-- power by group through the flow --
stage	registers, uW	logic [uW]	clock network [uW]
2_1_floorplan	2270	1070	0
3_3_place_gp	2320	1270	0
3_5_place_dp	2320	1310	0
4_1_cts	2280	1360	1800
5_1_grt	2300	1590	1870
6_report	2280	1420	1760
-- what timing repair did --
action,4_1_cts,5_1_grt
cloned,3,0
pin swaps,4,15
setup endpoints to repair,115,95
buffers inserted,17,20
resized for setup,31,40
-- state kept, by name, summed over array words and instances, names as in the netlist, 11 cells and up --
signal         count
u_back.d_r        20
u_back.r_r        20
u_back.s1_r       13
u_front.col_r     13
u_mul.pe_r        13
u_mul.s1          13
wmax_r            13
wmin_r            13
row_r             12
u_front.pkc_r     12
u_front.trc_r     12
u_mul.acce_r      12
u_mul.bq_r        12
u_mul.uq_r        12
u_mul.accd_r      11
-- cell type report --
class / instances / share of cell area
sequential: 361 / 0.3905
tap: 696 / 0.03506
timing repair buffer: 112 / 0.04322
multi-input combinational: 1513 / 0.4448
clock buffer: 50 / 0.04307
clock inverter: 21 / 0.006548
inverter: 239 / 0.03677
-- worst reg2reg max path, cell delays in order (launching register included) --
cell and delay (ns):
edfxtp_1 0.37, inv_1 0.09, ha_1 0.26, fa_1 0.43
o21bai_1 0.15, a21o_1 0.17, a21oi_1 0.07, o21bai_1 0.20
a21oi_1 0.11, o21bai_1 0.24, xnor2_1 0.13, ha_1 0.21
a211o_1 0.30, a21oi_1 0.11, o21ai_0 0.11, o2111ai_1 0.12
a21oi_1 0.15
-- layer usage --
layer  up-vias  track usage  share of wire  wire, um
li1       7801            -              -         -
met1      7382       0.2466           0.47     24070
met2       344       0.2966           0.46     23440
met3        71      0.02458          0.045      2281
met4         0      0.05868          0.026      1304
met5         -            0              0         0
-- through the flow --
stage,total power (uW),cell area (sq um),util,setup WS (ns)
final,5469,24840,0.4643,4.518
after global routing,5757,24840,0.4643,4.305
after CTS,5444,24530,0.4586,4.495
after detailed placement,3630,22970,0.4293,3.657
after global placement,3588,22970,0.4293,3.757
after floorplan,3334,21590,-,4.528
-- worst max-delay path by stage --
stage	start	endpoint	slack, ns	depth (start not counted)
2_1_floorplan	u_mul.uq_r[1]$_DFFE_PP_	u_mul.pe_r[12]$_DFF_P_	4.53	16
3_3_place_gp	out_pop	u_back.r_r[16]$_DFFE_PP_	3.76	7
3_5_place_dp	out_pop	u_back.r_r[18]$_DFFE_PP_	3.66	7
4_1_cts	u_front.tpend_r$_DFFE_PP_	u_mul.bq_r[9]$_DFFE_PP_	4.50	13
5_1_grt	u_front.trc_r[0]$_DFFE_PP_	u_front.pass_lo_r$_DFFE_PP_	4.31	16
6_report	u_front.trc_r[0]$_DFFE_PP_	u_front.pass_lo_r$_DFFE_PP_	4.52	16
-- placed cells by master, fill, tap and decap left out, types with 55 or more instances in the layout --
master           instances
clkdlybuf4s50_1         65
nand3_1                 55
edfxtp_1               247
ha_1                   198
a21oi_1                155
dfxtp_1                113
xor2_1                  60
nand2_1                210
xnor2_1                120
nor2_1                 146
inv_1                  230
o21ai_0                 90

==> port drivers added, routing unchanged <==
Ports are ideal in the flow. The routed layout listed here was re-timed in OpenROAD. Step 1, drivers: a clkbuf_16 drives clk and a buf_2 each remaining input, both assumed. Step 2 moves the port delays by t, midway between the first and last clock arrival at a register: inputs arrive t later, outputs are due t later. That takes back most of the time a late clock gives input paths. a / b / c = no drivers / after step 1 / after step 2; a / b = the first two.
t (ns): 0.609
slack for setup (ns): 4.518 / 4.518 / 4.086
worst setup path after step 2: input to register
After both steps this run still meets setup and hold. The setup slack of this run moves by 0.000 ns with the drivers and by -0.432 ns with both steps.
Source: an optimization exercise on an open RTL-to-GDS flow (aim: small area, a short achievable clock period and few clock cycles per item). Production flows keep margins and buffers that such runs may drop. The RTL was checked by simulation tests, not by an equivalence proof against the original design.

==> build 43: inputs <==
==> flow/design.v <==
package polymul_pkg;
	localparam int GF_M = 8;                           
	localparam logic [GF_M-1:0] FIELD_POLY = 8'h1B;   
	localparam int COEFS = 5;                          
	localparam int DEPTH = 8;                          
	localparam int ADDR_W = 3;
	localparam int WORD_W = COEFS * GF_M;
	localparam int STEPS = DEPTH * DEPTH;              
	localparam int BUS_ADR_W = 5;                      
	localparam logic [1:0] REGION_A = 2'd0;
	localparam logic [1:0] REGION_B = 2'd1;
	localparam logic [1:0] REGION_C = 2'd2;
	localparam logic [1:0] REGION_CTRL = 2'd3;
	localparam int STAT_BUSY = 0;                      
	localparam int STAT_DONE = 1;
	typedef logic [GF_M-1:0] coef_t;
	typedef union packed {
		logic [WORD_W-1:0] raw;
		coef_t [COEFS-1:0] coef;
	} poly_word_u;
	typedef struct packed {
		logic cyc;
		logic stb;
		logic we;
		logic [BUS_ADR_W-1:0] adr;
		logic [WORD_W-1:0] dat;
	} wb_req_t;
	typedef struct packed {
		logic ack;
		logic [WORD_W-1:0] dat;
	} wb_rsp_t;
	typedef struct packed {
		logic en;
		logic [ADDR_W-1:0] addr;
		poly_word_u data;
	} mem_wr_t;
endpackage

....................

#### EXERCISE DETAILS
Copy only this part of the entries above: the line with "-- worst reg2reg", the line with "-- layer usage", and the lines between, all exactly as written.

#### EXERCISE RESULT
-- worst reg2reg max path, cell delays in order (launching register included) --
cell and delay (ns):
edfxtp_1 0.37, inv_1 0.09, ha_1 0.26, fa_1 0.43
o21bai_1 0.15, a21o_1 0.17, a21oi_1 0.07, o21bai_1 0.20
a21oi_1 0.11, o21bai_1 0.24, xnor2_1 0.13, ha_1 0.21
a211o_1 0.30, a21oi_1 0.11, o21ai_0 0.11, o2111ai_1 0.12
a21oi_1 0.15
-- layer usage --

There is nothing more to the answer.